## TASK:
Gather, from the data below, each line in which the word "counts" occurs.

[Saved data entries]
══════
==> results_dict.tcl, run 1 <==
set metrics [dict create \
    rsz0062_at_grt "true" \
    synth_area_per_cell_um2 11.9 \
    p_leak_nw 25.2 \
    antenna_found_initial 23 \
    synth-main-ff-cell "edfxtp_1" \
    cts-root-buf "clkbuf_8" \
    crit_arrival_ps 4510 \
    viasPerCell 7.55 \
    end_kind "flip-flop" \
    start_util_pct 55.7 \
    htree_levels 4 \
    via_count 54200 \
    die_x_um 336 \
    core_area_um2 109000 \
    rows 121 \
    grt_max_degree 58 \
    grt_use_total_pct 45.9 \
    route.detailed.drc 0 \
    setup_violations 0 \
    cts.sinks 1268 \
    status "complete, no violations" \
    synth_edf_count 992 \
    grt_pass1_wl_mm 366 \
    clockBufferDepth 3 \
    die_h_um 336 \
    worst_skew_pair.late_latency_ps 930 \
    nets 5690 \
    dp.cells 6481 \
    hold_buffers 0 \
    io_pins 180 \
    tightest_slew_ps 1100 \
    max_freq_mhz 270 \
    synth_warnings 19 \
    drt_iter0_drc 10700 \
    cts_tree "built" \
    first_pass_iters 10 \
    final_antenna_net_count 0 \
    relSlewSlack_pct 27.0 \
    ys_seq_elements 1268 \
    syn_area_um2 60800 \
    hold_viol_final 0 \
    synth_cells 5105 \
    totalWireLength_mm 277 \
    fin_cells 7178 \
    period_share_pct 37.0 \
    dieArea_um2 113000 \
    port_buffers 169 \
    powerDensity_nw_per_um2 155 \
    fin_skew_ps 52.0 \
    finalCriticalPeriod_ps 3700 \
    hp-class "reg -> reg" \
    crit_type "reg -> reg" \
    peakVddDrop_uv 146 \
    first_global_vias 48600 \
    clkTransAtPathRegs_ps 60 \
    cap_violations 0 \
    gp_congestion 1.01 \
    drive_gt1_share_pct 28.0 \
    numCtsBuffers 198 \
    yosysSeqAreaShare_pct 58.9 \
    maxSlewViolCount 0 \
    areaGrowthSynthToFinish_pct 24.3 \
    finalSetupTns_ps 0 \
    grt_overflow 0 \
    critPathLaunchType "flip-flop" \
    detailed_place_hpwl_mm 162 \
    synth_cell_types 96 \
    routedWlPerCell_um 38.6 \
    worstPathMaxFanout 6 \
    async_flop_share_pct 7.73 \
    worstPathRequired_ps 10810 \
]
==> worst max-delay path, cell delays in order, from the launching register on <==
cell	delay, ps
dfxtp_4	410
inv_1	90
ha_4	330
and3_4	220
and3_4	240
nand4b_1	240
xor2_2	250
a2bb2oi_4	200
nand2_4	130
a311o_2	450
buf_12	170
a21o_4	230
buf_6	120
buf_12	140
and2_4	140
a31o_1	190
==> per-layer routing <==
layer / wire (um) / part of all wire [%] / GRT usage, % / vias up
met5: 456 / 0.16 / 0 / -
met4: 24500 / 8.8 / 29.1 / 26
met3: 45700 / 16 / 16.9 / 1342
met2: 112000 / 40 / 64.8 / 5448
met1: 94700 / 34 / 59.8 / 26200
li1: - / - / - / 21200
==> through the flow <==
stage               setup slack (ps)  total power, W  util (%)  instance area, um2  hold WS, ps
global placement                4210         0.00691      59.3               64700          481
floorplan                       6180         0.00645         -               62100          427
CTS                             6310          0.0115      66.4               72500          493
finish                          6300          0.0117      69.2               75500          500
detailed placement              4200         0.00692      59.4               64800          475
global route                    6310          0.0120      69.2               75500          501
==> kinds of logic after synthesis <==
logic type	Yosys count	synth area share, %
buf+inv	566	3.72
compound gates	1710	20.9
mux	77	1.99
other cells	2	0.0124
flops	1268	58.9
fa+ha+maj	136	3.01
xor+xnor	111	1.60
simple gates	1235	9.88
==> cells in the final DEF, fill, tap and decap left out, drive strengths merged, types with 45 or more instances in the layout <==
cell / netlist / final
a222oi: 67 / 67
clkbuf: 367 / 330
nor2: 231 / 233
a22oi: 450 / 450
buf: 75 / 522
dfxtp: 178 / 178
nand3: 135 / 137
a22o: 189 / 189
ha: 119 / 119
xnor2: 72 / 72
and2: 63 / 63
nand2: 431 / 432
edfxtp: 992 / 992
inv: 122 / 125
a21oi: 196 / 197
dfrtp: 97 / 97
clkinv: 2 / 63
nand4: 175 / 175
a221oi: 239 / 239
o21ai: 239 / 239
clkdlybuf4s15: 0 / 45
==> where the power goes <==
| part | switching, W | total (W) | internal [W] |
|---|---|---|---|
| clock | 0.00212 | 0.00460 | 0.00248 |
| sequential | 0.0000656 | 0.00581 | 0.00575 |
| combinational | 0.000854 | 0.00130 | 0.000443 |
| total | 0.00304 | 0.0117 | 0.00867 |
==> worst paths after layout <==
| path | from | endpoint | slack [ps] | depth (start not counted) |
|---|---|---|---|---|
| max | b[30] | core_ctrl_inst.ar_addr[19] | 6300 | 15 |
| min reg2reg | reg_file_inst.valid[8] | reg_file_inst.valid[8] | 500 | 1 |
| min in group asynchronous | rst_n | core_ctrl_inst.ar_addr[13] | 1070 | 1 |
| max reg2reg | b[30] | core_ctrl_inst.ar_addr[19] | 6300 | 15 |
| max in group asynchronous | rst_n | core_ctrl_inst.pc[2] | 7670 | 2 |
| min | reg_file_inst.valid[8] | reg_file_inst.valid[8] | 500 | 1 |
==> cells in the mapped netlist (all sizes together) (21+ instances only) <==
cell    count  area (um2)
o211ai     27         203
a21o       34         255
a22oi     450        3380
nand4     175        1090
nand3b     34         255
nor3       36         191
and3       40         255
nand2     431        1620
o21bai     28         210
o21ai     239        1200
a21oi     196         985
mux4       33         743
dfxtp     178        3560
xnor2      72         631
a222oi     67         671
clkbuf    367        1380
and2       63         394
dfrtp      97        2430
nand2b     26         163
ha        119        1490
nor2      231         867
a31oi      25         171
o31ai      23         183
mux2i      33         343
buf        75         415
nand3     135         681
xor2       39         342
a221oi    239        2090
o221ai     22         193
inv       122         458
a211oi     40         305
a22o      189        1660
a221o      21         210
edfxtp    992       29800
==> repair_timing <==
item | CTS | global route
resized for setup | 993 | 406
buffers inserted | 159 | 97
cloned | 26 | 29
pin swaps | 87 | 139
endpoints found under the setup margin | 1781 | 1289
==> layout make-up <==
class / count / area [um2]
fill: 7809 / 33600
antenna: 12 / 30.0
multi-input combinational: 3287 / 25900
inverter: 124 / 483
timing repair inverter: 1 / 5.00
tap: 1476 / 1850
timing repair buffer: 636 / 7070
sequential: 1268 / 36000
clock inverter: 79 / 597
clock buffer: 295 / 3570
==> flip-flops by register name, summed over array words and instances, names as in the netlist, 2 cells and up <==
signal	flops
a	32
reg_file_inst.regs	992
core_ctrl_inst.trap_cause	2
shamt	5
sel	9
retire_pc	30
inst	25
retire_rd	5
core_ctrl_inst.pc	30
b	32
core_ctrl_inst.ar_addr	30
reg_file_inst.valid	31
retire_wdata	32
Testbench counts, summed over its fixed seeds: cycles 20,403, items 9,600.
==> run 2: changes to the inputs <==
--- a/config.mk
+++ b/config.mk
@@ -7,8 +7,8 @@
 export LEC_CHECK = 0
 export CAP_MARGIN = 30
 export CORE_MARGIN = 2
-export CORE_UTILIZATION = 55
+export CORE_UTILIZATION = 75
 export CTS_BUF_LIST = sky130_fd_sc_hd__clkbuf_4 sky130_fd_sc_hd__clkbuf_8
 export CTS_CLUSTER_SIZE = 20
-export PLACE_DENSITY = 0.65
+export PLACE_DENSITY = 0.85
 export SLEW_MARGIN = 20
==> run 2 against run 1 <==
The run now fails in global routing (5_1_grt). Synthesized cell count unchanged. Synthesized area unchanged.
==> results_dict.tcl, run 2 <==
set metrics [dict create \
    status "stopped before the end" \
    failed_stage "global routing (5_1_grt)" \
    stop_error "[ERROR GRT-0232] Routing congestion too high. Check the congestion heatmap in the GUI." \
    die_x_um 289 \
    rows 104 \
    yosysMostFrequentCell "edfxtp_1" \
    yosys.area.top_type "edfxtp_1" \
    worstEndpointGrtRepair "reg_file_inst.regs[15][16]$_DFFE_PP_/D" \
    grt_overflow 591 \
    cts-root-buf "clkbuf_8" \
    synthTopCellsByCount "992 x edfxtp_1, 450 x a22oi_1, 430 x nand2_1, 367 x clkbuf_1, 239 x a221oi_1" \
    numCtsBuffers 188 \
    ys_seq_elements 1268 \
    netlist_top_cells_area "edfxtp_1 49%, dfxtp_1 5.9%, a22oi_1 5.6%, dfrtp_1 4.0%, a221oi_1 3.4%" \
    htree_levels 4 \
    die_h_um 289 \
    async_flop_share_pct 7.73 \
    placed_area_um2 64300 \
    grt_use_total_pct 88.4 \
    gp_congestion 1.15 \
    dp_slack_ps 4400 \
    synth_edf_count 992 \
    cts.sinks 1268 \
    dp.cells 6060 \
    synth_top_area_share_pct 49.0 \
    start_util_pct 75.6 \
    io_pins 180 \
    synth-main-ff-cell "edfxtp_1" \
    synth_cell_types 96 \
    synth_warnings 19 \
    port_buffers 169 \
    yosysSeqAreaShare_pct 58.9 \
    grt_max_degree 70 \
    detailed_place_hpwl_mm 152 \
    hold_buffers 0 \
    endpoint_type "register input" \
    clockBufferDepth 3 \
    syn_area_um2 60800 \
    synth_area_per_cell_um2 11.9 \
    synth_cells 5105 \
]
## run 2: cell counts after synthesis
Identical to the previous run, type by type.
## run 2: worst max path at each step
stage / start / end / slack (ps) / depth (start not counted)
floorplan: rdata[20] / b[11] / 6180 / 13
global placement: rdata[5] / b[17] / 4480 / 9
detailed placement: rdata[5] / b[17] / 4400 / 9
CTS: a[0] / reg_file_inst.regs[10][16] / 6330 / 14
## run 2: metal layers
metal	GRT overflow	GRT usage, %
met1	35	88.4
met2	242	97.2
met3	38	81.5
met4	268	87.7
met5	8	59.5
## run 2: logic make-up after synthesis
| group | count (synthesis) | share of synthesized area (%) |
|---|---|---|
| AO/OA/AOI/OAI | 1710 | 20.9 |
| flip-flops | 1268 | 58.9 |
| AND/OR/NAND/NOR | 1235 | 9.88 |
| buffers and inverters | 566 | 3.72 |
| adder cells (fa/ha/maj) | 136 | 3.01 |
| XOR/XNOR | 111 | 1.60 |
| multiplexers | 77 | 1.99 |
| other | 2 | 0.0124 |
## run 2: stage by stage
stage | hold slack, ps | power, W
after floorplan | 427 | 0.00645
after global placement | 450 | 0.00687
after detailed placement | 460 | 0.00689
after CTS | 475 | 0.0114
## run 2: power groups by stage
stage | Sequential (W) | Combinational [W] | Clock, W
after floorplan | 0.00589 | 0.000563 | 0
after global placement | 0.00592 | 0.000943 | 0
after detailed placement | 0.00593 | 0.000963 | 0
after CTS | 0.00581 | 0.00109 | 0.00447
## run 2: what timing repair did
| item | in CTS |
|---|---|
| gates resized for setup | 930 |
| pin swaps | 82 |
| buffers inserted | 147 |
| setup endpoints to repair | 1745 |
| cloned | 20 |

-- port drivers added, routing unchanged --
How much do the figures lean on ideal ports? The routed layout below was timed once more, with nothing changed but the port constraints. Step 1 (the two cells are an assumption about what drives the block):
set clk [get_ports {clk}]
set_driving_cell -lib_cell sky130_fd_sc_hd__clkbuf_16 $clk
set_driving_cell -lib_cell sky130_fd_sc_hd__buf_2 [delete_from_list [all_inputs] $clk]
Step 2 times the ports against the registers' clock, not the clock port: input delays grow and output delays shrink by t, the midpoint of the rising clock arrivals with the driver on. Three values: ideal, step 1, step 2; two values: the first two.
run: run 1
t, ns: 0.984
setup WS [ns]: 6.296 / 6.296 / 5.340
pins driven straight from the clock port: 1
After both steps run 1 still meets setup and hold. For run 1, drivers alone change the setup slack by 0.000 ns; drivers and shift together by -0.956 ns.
══════
## SOLUTION BELOW:
Testbench counts, summed over its fixed seeds: cycles 20,403, items 9,600.
## run 2: cell counts after synthesis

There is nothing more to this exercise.